SURABAYA Radar CNN Online— Identitas visual sebuah organisasi bukan sekadar lambang estetika, melainkan cerminan dari jiwa, semangat, dan perjalanan bersama. Hal inilah yang kini disematkan secara resmi pada Logo Madas Sedarah. Lambang kebanggaan tersebut resmi mendapatkan perlindungan hukum melalui sertifikat merek, menandai babak baru dalam penguatan legalitas dan eksistensi organisasi di tengah masyarakat.
Lahirnya logo Madas Sedarah tidak lepas dari sebuah proses kreatif yang bernilai historis. Desain yang kini dikenal luas oleh para anggota dan publik merupakan hasil karya Bang Didin, selaku Kepala Bidang Humas & Media Cyber DPP Madas Sedarah.

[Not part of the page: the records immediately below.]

**src/rtl/logic_analyzer.sv**
```systemverilog
// logic_analyzer: 3-channel logic analyzer. It run-length encodes the synchronized
// probe inputs into 8-bit records {value[2:0], count[4:0]} and stores them in a
// DEPTH-entry buffer. When the buffer is full it dumps the buffer as 8N1 UART frames.
// Optional build macro: LA_TX_HEADER_EN prefixes each dump with 0xA5, DEPTH[7:0].
module logic_analyzer #(
   parameter int unsigned BAUD_DIV   = 87,
   parameter int unsigned SAMPLE_DIV = 1,
   parameter int unsigned DEPTH      = 16
) (
   input  logic       inclk0_10MHz,
   input  logic       rst,
   input  logic [2:0] dataIn,
   output logic       TxD,
   output logic [4:0] state_debug,
   output logic [7:0] dataOut_debug
);

   localparam int unsigned AW = (DEPTH > 1) ? $clog2(DEPTH) : 1;
   localparam int unsigned PW = AW + 1;
   localparam int unsigned BW = (BAUD_DIV > 1) ? $clog2(BAUD_DIV) : 1;
   localparam int unsigned SW = (SAMPLE_DIV > 1) ? $clog2(SAMPLE_DIV) : 1;
`ifdef LA_TX_HEADER_EN
   localparam int unsigned NHDR = 2;
`else
   localparam int unsigned NHDR = 0;
`endif
   localparam int unsigned NBYTES = DEPTH + NHDR;
   localparam int unsigned IW = (NBYTES > 1) ? $clog2(NBYTES) : 1;
   localparam logic [4:0]  RUN_MAX = 5'd31;

   typedef enum logic [4:0] {
      IDLE     = 5'd0,
      CAPTURE  = 5'd1,
      TX_LOAD  = 5'd2,
      TX_START = 5'd3,
      TX_DATA  = 5'd4,
      TX_STOP  = 5'd5
   } state_t;

   state_t          state;
   state_t          state_nxt;

   logic [2:0]      sync1;
   logic [2:0]      s;
   logic [SW-1:0]   presc;
   logic            tick;

   logic [2:0]      baseline;
   logic [2:0]      run_val;
   logic [4:0]      run_cnt;
   logic [PW-1:0]   wr_ptr;
   logic [7:0]      mem [DEPTH];

   logic [IW-1:0]   tx_idx;
   logic [BW-1:0]   baud_cnt;
   logic [2:0]      bit_cnt;
   logic [7:0]      shifter;

   logic            emit;
   logic            cap_full;
   logic            baud_done;
   logic            last_byte;

   logic            trig;
   logic            buf_we;
   logic            load_en;
   logic            dump_done;
   logic [IW-1:0]   load_idx;
   logic [7:0]      load_byte;

   // Shared status terms used by both the next-state and output logic
   assign tick      = (presc == SW'(SAMPLE_DIV - 1));
   assign emit      = (s != run_val) || (run_cnt == RUN_MAX);
   assign cap_full  = (wr_ptr == PW'(DEPTH - 1));
   assign baud_done = (baud_cnt == BW'(BAUD_DIV - 1));
   assign last_byte = (tx_idx == IW'(NBYTES - 1));

   assign state_debug = state;

   // State register; reset aborts any capture or frame immediately
   always_ff @(posedge inclk0_10MHz or posedge rst) begin
      if (rst) begin
         state <= IDLE;
      end else begin
         state <= state_nxt;
      end
   end

   // Next-state logic; unused codes fall back to IDLE
   always_comb begin
      state_nxt = state;
      case (state)
         IDLE:     if (tick && (s != baseline)) state_nxt = CAPTURE;
         CAPTURE:  if (tick && emit && cap_full) state_nxt = TX_LOAD;
         TX_LOAD:  state_nxt = TX_START;
         TX_START: if (baud_done) state_nxt = TX_DATA;
         TX_DATA:  if (baud_done && (bit_cnt == 3'd7)) state_nxt = TX_STOP;
         TX_STOP:  if (baud_done) state_nxt = last_byte ? IDLE : TX_LOAD;
         default:  state_nxt = IDLE;
      endcase
   end

   // Control decode: capture strobes and selection of the next byte to transmit
   always_comb begin
      trig      = 1'b0;
      buf_we    = 1'b0;
      load_en   = 1'b0;
      dump_done = 1'b0;
      load_idx  = '0;
      load_byte = 8'h00;

      trig      = (state == IDLE) && tick && (s != baseline);
      buf_we    = (state == CAPTURE) && tick && emit;
      load_en   = (state_nxt == TX_LOAD);
      dump_done = (state == TX_STOP) && baud_done && last_byte;
      // Entering TX_LOAD from CAPTURE starts at byte 0, from TX_STOP at the next byte
      load_idx  = (state == TX_STOP) ? IW'(tx_idx + 1'b1) : '0;
`ifdef LA_TX_HEADER_EN
      if (load_idx == '0) begin
         load_byte = 8'hA5;
      end else if (load_idx == IW'(1)) begin
         load_byte = 8'(DEPTH);
      end else begin
         load_byte = mem[AW'(load_idx - IW'(2))];
      end
`else
      load_byte = mem[AW'(load_idx)];
`endif
   end

   // Two-flop input synchronizer and free-running sample prescaler
   always_ff @(posedge inclk0_10MHz or posedge rst) begin
      if (rst) begin
         sync1 <= 3'b000;
         s     <= 3'b000;
         presc <= '0;
      end else begin
         sync1 <= dataIn;
         s     <= sync1;
         presc <= tick ? '0 : presc + 1'b1;
      end
   end

   // Trigger baseline, run-length counter and buffer write pointer
   always_ff @(posedge inclk0_10MHz or posedge rst) begin
      if (rst) begin
         baseline <= 3'b000;
         run_val  <= 3'b000;
         run_cnt  <= 5'd0;
         wr_ptr   <= '0;
      end else begin
         if ((state == IDLE) && tick) begin
            baseline <= s;
         end
         if (trig) begin
            run_val <= s;
            run_cnt <= 5'd1;
         end else if ((state == CAPTURE) && tick) begin
            if (emit) begin
               run_val <= s;
               run_cnt <= 5'd1;
               wr_ptr  <= wr_ptr + 1'b1;
            end else begin
               run_cnt <= run_cnt + 5'd1;
            end
         end
         if (dump_done) begin
            wr_ptr   <= '0;
            baseline <= s;
         end
      end
   end

   // Record buffer; contents need no reset since wr_ptr gates what is valid
   always_ff @(posedge inclk0_10MHz) begin
      if (buf_we) begin
         mem[wr_ptr[AW-1:0]] <= {run_val, run_cnt};
      end
   end

   // UART shifter: TxD is registered and changes on the same edge as the state
   always_ff @(posedge inclk0_10MHz or posedge rst) begin
      if (rst) begin
         TxD           <= 1'b1;
         shifter       <= 8'h00;
         dataOut_debug <= 8'h00;
         tx_idx        <= '0;
         baud_cnt      <= '0;
         bit_cnt       <= 3'd0;
      end else begin
         if (load_en) begin
            shifter       <= load_byte;
            dataOut_debug <= load_byte;
            tx_idx        <= load_idx;
         end
         case (state)
            TX_LOAD: begin
               TxD      <= 1'b0;
               baud_cnt <= '0;
            end
            TX_START: begin
               if (baud_done) begin
                  TxD      <= shifter[0];
                  baud_cnt <= '0;
                  bit_cnt  <= 3'd0;
               end else begin
                  baud_cnt <= baud_cnt + 1'b1;
               end
            end
            TX_DATA: begin
               if (baud_done) begin
                  baud_cnt <= '0;
                  if (bit_cnt == 3'd7) begin
                     TxD <= 1'b1;
                  end else begin
                     TxD     <= shifter[1];
                     shifter <= {1'b0, shifter[7:1]};
                     bit_cnt <= bit_cnt + 3'd1;
                  end
               end else begin
                  baud_cnt <= baud_cnt + 1'b1;
               end
            end
            TX_STOP: begin
               TxD <= 1'b1;
               if (baud_done) begin
                  baud_cnt <= '0;
               end else begin
                  baud_cnt <= baud_cnt + 1'b1;
               end
            end
            default: begin
               TxD      <= 1'b1;
               baud_cnt <= '0;
            end
         endcase
      end
   end

endmodule

```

Perancangan ini berawal dari penunjukan langsung oleh Ketua Umum Madas Sedarah, Bung Taufik, yang mempercayakan amanah pembuatan identitas visual organisasi kepada Bang Didin. Dari gagasan tersebut, terciptalah sebuah logo yang merepresentasikan nilai-nilai persatuan, kebersamaan, serta jati diri yang kuat bagi seluruh keluarga besar Madas Sedarah.

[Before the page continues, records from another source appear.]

**src/rtl/pipe_pkg.sv**
```systemverilog
// Shared pipeline types and constants for the fetch/decode boundary.
package pipe_pkg;

  localparam int unsigned XLEN = 32;

  localparam logic [XLEN-1:0] DEFAULT_RESET_PC = 32'h0000_0000;
  localparam logic [XLEN-1:0] INSTR_NOP        = 32'h0000_0013;

  typedef struct packed {
    logic [XLEN-1:0] pc;
    logic [XLEN-1:0] instr;
    logic [XLEN-1:0] pc_plus4;
  } fetch_entry_t;

endpackage

```
**src/rtl/sync_fifo.sv**
```systemverilog
// Circular-buffer FIFO with synchronous clear; head is combinational and zeroed when empty.
module sync_fifo
  import pipe_pkg::*;
#(
  parameter int unsigned DEPTH = 4,
  parameter type T = fetch_entry_t
) (
  input  logic                         clk,
  input  logic                         rstN,
  input  logic                         clear,
  input  logic                         push,
  input  logic                         pop,
  input  T                             wData,
  output T                             rData,
  output logic                         valid,
  output logic [$clog2(DEPTH+1)-1:0]   count
);

  localparam int unsigned AW = $clog2(DEPTH);
  localparam int unsigned CW = $clog2(DEPTH + 1);

  T              mem [DEPTH];
  logic [AW-1:0] wPtr;
  logic [AW-1:0] rPtr;

  // Pointers wrap naturally because DEPTH is a power of two.
  always_ff @(posedge clk or negedge rstN) begin
    if (!rstN) begin
      wPtr  <= '0;
      rPtr  <= '0;
      count <= '0;
    end else if (clear) begin
      wPtr  <= '0;
      rPtr  <= '0;
      count <= '0;
    end else begin
      if (push) wPtr <= wPtr + AW'(1);
      if (pop)  rPtr <= rPtr + AW'(1);
      if (push && !pop)      count <= count + CW'(1);
      else if (!push && pop) count <= count - CW'(1);
    end
  end

  always_ff @(posedge clk) begin
    if (push && !clear) mem[wPtr] <= wData;
  end

  assign valid = (count != '0);
  assign rData = valid ? mem[rPtr] : '0;

  depthPow2: assert property (@(posedge clk) (DEPTH & (DEPTH - 1)) == 0);
  countBound: assert property (@(posedge clk) disable iff (!rstN) count <= CW'(DEPTH));
  noEmptyPop: assert property (@(posedge clk) disable iff (!rstN) pop |-> valid);

endmodule

```
**src/rtl/fetch_queue.sv**
```systemverilog
// Fetch stage: owns the PC and feeds Decode through a DEPTH-entry instruction queue.
module fetch_queue
  import pipe_pkg::*;
#(
  parameter int unsigned          DEPTH       = 4,
  parameter int unsigned          PC_WIDTH    = 32,
  parameter int unsigned          INSTR_WIDTH = 32,
  parameter logic [PC_WIDTH-1:0]  RESET_PC    = PC_WIDTH'(DEFAULT_RESET_PC)
) (
  input  logic                         clk_i,
  input  logic                         rst_ni,
  output logic [PC_WIDTH-1:0]          imem_addr_o,
  input  logic [INSTR_WIDTH-1:0]       imem_rdata_i,
  input  logic                         redirect_i,
  input  logic [PC_WIDTH-1:0]          redirect_pc_i,
  input  logic                         dec_ready_i,
  output logic                         dec_valid_o,
  output logic [INSTR_WIDTH-1:0]       InstrD_o,
  output logic [PC_WIDTH-1:0]          PCD_o,
  output logic [PC_WIDTH-1:0]          PCPlus4D_o,
  output logic [$clog2(DEPTH+1)-1:0]   count_o
);

  localparam int unsigned CW = $clog2(DEPTH + 1);

  typedef struct packed {
    logic [PC_WIDTH-1:0]    pc;
    logic [INSTR_WIDTH-1:0] instr;
    logic [PC_WIDTH-1:0]    pc_plus4;
  } entry_t;

  logic [PC_WIDTH-1:0] pc;
  logic [PC_WIDTH-1:0] pcPlus4;
  logic                push;
  logic                pop;
  logic                full;
  entry_t              wEntry;
  entry_t              head;

  assign pcPlus4 = pc + PC_WIDTH'(4);
  assign full    = (count_o == CW'(DEPTH));
  assign pop     = dec_valid_o && dec_ready_i;
  // A full queue still accepts a fetch when the head leaves in the same cycle.
  assign push    = !redirect_i && (!full || pop);

  always_ff @(posedge clk_i or negedge rst_ni) begin
    if (!rst_ni) begin
      pc <= RESET_PC;
    end else if (redirect_i) begin
      pc <= redirect_pc_i & ~PC_WIDTH'(3);
    end else if (push) begin
      pc <= pcPlus4;
    end
  end

  assign wEntry = '{pc: pc, instr: imem_rdata_i, pc_plus4: pcPlus4};

  sync_fifo #(
    .DEPTH (DEPTH),
    .T     (entry_t)
  ) fifo (
    .clk   (clk_i),
    .rstN  (rst_ni),
    .clear (redirect_i),
    .push  (push),
    .pop   (pop),
    .wData (wEntry),
    .rData (head),
    .valid (dec_valid_o),
    .count (count_o)
  );

  assign imem_addr_o = pc;
  assign InstrD_o    = head.instr;
  assign PCD_o       = head.pc;
  assign PCPlus4D_o  = head.pc_plus4;

endmodule

```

Berdasarkan dokumen resmi pendaftaran, merek dengan etiket logo Madas Sedarah kini telah tercatat secara hukum atas nama Moh Taufik, S.I.Kom., S.H., M.H. di bawah Nomor Pendaftaran IDM001494458.
- Tanggal Penerimaan: 17 Desember 2025
- Masa Perlindungan: Berlaku hingga 17 Desember 2035
Langkah pendaftaran dan perolehan sertifikat ini merupakan wujud keseriusan kepemimpinan organisasi dalam menjaga keabsahan identitas. Di balik setiap garis dan warna pada logo tersebut, tersimpan sebuah amanah besar yang kini memiliki kepastian hukum tetap untuk melindungi penggunaannya ke depan.

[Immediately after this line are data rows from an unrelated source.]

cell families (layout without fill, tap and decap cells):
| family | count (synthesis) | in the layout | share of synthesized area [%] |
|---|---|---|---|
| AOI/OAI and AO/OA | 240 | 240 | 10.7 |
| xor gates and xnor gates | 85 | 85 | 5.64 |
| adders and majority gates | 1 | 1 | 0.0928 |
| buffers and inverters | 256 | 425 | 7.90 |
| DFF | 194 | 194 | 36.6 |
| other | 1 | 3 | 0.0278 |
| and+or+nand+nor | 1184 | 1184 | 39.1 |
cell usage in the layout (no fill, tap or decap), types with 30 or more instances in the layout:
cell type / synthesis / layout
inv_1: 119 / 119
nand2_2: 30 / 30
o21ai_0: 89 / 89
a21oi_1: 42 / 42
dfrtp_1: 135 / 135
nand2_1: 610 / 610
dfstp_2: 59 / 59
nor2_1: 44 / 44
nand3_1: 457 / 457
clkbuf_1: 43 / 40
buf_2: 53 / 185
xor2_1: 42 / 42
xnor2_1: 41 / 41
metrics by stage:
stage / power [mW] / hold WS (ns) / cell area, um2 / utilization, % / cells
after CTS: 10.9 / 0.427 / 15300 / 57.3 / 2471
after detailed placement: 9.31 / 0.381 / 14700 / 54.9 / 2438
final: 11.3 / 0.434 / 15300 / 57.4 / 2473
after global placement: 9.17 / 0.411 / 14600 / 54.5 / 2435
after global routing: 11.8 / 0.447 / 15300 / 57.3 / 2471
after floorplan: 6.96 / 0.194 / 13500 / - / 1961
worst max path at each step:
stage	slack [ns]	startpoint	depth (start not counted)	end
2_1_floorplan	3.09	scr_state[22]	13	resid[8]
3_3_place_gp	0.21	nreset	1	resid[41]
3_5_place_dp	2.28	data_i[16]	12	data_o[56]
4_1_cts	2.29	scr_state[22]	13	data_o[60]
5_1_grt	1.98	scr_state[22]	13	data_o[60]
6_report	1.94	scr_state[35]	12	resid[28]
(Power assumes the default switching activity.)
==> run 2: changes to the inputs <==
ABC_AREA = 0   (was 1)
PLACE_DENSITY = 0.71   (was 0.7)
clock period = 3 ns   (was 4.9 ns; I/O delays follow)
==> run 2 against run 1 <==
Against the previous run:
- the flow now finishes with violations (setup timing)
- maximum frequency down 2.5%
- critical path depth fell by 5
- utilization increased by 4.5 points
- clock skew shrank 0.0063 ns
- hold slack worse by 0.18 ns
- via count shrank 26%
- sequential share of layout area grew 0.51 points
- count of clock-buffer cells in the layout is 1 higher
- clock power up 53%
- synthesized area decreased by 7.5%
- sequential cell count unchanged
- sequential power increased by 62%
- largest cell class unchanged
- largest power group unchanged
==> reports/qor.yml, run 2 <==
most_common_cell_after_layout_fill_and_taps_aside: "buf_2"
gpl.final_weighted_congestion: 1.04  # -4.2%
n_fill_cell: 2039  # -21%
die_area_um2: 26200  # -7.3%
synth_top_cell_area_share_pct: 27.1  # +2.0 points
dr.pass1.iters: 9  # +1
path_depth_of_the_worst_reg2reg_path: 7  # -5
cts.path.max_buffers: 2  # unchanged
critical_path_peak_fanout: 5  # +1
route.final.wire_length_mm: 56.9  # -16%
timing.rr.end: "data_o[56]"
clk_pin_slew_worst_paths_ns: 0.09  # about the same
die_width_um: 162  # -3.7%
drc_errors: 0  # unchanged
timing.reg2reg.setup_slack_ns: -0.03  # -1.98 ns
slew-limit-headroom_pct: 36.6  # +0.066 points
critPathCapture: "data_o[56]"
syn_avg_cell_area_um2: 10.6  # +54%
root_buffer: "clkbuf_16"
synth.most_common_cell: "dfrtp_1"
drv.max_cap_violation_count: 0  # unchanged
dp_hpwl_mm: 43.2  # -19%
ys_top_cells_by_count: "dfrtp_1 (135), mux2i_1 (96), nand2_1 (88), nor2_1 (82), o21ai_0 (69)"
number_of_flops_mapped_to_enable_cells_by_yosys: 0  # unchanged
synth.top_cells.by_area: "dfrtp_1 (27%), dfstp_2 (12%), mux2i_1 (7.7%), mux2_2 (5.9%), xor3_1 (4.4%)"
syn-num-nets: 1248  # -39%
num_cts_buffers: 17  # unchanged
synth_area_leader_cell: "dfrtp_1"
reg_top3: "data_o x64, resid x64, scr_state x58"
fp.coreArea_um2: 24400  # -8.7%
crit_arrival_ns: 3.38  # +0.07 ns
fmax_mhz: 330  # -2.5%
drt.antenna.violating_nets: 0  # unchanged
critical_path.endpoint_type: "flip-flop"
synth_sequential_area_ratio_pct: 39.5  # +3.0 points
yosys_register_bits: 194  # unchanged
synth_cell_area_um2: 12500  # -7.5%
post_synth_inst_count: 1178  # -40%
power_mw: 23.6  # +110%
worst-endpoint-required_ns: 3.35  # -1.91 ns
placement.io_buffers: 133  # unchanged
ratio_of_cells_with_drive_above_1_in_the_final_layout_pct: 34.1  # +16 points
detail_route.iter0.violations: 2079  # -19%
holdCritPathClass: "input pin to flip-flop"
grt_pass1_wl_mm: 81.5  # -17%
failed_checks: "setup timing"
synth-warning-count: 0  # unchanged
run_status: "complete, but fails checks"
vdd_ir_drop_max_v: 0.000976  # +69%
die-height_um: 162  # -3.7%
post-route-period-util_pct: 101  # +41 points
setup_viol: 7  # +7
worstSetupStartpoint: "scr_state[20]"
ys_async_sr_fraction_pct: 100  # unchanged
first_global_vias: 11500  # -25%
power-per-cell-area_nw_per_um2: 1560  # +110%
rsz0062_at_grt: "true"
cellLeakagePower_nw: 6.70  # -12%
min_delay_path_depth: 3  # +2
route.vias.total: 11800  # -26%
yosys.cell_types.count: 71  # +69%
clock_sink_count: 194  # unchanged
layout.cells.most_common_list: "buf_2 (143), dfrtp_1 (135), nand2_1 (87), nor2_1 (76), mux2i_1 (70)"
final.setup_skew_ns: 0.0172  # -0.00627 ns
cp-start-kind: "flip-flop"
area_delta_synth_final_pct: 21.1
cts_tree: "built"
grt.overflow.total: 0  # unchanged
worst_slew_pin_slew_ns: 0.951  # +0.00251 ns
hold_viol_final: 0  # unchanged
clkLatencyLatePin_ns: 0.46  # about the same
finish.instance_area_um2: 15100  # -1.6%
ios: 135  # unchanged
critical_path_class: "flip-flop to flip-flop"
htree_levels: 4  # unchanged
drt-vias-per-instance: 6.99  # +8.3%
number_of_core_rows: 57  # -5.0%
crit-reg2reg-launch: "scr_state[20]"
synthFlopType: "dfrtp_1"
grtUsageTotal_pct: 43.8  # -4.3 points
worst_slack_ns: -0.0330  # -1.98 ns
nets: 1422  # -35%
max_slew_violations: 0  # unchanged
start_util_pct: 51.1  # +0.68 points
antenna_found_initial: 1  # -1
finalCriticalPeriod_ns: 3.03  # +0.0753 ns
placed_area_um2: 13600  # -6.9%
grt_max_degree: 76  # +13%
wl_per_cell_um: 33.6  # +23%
`config.mk`:
```
export PLATFORM = sky130hd
export DESIGN_NAME = multi_digit_scan_driver
export DESIGN_NICKNAME = d
export VERILOG_FILES = /design/src/rtl/display_pkg.sv /design/src/rtl/seg7_decode.sv /design/src/rtl/multi_digit_scan_driver.sv
export SDC_FILE = /design/constraint.sdc
export NUM_CORES = 1
export LEC_CHECK = 0
export ABC_AREA = 1
export BUFFER_PORTS_ARGS = -buffer_cell sky130_fd_sc_hd__buf_2
export CAP_MARGIN = 40
export CORE_UTILIZATION = 35
export DETAILED_ROUTE_END_ITERATION = 8
export GPL_TIMING_DRIVEN = 0
export MAX_ROUTING_LAYER = met4
export PLACE_DENSITY_LB_ADDON = 0.05
export SLEW_MARGIN = 30
export SYNTH_ARGS = -nofsm -noshare
export SYNTH_HDL_FRONTEND = slang
export SYNTH_SLANG_ARGS = --single-unit
```
`constraint.sdc`:
```
create_clock -name display_clk -period 2.47 [get_ports display_clk]
set_clock_uncertainty 0.15 [all_clocks]
set_input_delay 0.247 -clock display_clk [delete_from_list [all_inputs] [get_ports display_clk]]
set_output_delay 0.247 -clock display_clk [all_outputs]
set_load 0.01 [all_outputs]
```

Dengan diterbitkannya perlindungan merek ini, baik Bang Didin maupun Bung Taufik memandang momentum tersebut sebagai pengingat bagi seluruh jajaran pengurus dan anggota untuk senantiasa menghargai dan menggunakan simbol organisasi secara bertanggung jawab.
Logo Madas Sedarah kini telah bertransformasi—dari sekadar sebuah gagasan kreatif di atas meja kerja, menjadi simbol resmi berbadan hukum yang akan terus membersamai setiap langkah perjuangan organisasi dalam merawat kebersamaan.